Stored items:
`src/rtl/simd_mac_pkg.sv`:
```
package simd_mac_pkg;
  localparam int WORD_W = 64;
  localparam int LANE_W = 16;
  localparam int LANES  = WORD_W / LANE_W;
  localparam int PROD_W = 2 * LANE_W + 1;   // room for sign of unsigned product
  localparam int BYTE_W = 8;
  localparam int BYTES  = WORD_W / BYTE_W;
  localparam int HALF_W = WORD_W / 2;

  typedef enum logic [3:0] {
    OP_PMADD_U = 4'd0,
    OP_PMADD_S = 4'd1,
    OP_MULLO_U = 4'd2,
    OP_MULLO_S = 4'd3,
    OP_MULHI_U = 4'd4,
    OP_MULHI_S = 4'd5,
    OP_MAC4_U  = 4'd6,
    OP_MAC4_S  = 4'd7,
    OP_SAD_B   = 4'd8,
    OP_SAD_H   = 4'd9,
    OP_ACC1    = 4'd10,
    OP_ACC2    = 4'd11
  } op_e;

  function automatic logic op_is_signed(input logic [3:0] code);
    case (code)
      OP_PMADD_S, OP_MULLO_S, OP_MULHI_S, OP_MAC4_S, OP_ACC1, OP_ACC2: return 1'b1;
      default: return 1'b0;
    endcase
  endfunction
endpackage

```
`src/rtl/simd_lane_mul.sv`:
```
module simd_lane_mul #(
  parameter int LW    = 16,
  parameter int NL    = 4,
  localparam int PW   = 2 * LW + 1,
  localparam int IN_W = LW * NL
) (
  input  logic              sgn,
  input  logic [IN_W-1:0]   a,
  input  logic [IN_W-1:0]   b,
  output logic [NL*PW-1:0]  prod
);
  genvar i;
  generate
    for (i = 0; i < NL; i++) begin : g_lane
      logic [LW-1:0]        la, lb;
      logic signed [LW:0]   xa, xb;
      logic signed [2*LW+1:0] p;
      assign la = a[i*LW +: LW];
      assign lb = b[i*LW +: LW];
      assign xa = $signed({sgn & la[LW-1], la});
      assign xb = $signed({sgn & lb[LW-1], lb});
      assign p  = xa * xb;
      assign prod[i*PW +: PW] = p[PW-1:0];
    end
  endgenerate
endmodule

```
`src/rtl/simd_sad.sv`:
```
module simd_sad #(
  parameter int DW = 64,
  parameter int BW = 8,
  parameter int HW = 16,
  localparam int NB = DW / BW,
  localparam int NH = DW / HW
) (
  input  logic          half_mode,
  input  logic [DW-1:0] a,
  input  logic [DW-1:0] b,
  output logic [DW-1:0] sum
);
  logic [DW-1:0] db [NB];
  logic [DW-1:0] dh [NH];

  genvar i;
  generate
    for (i = 0; i < NB; i++) begin : g_byte
      logic [BW-1:0] x, y;
      assign x = a[i*BW +: BW];
      assign y = b[i*BW +: BW];
      assign db[i] = DW'((x > y) ? (x - y) : (y - x));
    end
    for (i = 0; i < NH; i++) begin : g_half
      logic [HW-1:0] x, y;
      assign x = a[i*HW +: HW];
      assign y = b[i*HW +: HW];
      assign dh[i] = DW'((x > y) ? (x - y) : (y - x));
    end
  endgenerate

  always_comb begin
    sum = '0;
    if (half_mode) begin
      for (int k = 0; k < NH; k++) sum = sum + dh[k];
    end else begin
      for (int k = 0; k < NB; k++) sum = sum + db[k];
    end
  end
endmodule

```
`src/rtl/simd_mac_top.sv`:
```
module simd_mac_top
  import simd_mac_pkg::*;
(
  input  logic              clk,
  input  logic              rst,
  input  logic              in_valid,
  input  logic [3:0]        op,
  input  logic [WORD_W-1:0] src_a,
  input  logic [WORD_W-1:0] src_b,
  input  logic [WORD_W-1:0] acc_in,
  output logic              out_valid,
  output logic [WORD_W-1:0] result
);
  logic                    sgn;
  logic [LANES*PROD_W-1:0] prod;
  logic [WORD_W-1:0]       sad_sum;
  logic [WORD_W-1:0]       pe [LANES];
  logic [WORD_W-1:0]       mul_lo, mul_hi;
  logic [WORD_W-1:0]       pair_lo, pair_hi, mac4;
  logic [WORD_W-1:0]       nxt;

  assign sgn = op_is_signed(op);

  simd_lane_mul #(.LW(LANE_W), .NL(LANES)) u_mul (
    .sgn (sgn), .a (src_a), .b (src_b), .prod (prod)
  );

  simd_sad #(.DW(WORD_W), .BW(BYTE_W), .HW(LANE_W)) u_sad (
    .half_mode (op == OP_SAD_H), .a (src_a), .b (src_b), .sum (sad_sum)
  );

  genvar i;
  generate
    for (i = 0; i < LANES; i++) begin : g_ext
      logic [PROD_W-1:0] p;
      assign p      = prod[i*PROD_W +: PROD_W];
      assign pe[i]  = {{(WORD_W-PROD_W){p[PROD_W-1]}}, p};
      assign mul_lo[i*LANE_W +: LANE_W] = p[LANE_W-1:0];
      assign mul_hi[i*LANE_W +: LANE_W] = p[2*LANE_W-1:LANE_W];
    end
  endgenerate

  assign pair_lo = pe[0] + pe[1];
  assign pair_hi = pe[2] + pe[3];

  always_comb begin
    mac4 = '0;
    for (int k = 0; k < LANES; k++) mac4 = mac4 + pe[k];
  end

  always_comb begin
    case (op)
      OP_PMADD_U, OP_PMADD_S: nxt = {pair_hi[HALF_W-1:0], pair_lo[HALF_W-1:0]};
      OP_MULLO_U, OP_MULLO_S: nxt = mul_lo;
      OP_MULHI_U, OP_MULHI_S: nxt = mul_hi;
      OP_MAC4_U,  OP_MAC4_S:  nxt = mac4;
      OP_SAD_B,   OP_SAD_H:   nxt = sad_sum;
      OP_ACC1:                nxt = acc_in + pe[0];
      OP_ACC2:                nxt = acc_in + pe[0] + pe[1];
      default:                nxt = '0;
    endcase
  end

  always_ff @(posedge clk) begin
    if (rst) begin
      out_valid <= 1'b0;
      result    <= '0;
    end else begin
      out_valid <= in_valid;
      if (in_valid) result <= nxt;
    end
  end


  valid_follow_chk: assert property (@(posedge clk) disable iff (rst)
    in_valid |=> out_valid);

  valid_drop_chk: assert property (@(posedge clk) disable iff (rst)
    !in_valid |=> !out_valid);

  result_hold_chk: assert property (@(posedge clk) disable iff (rst)
    !in_valid |=> $stable(result));

  undef_zero_chk: assert property (@(posedge clk) disable iff (rst)
    (in_valid && op >= 4'd12) |=> (result == '0));

  sadb_range_chk: assert property (@(posedge clk) disable iff (rst)
    (in_valid && op == OP_SAD_B) |=> (result[WORD_W-1:11] == '0));

  reset_clear_chk: assert property (@(posedge clk)
    rst |=> (!out_valid && result == '0));
endmodule

```
File: config.mk
export PLATFORM = sky130hd
export DESIGN_NAME = epd_power_ctrl
export DESIGN_NICKNAME = d
export VERILOG_FILES = /design/src/rtl/epd_pkg.sv /design/src/rtl/epd_control.sv /design/src/rtl/epd_datapath.sv /design/src/rtl/epd_power_ctrl.sv
export SDC_FILE = /design/constraint.sdc
export NUM_CORES = 1
export LEC_CHECK = 0
export ABC_AREA = 1
export CAP_MARGIN = 30
export CORE_UTILIZATION = 37
export DETAILED_ROUTE_END_ITERATION = 8
export PLACE_DENSITY = 0.72
export SLEW_MARGIN = 10
export SYNTH_ARGS = -nofsm -noshare
export SYNTH_HDL_FRONTEND = slang
export SYNTH_SLANG_ARGS = --single-unit
File: constraint.sdc
create_clock -name clk -period 1.1 [get_ports clk]
set_input_delay 0.11 -clock clk [delete_from_list [all_inputs] [get_ports clk]]
set_output_delay 0.11 -clock clk [all_outputs]
set_load 0.01 [all_outputs]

→ GOAL OF THE EXERCISE
How many lines of these entries hold the string "property"? Answer with the number alone.

→ COMPLETED TASK
6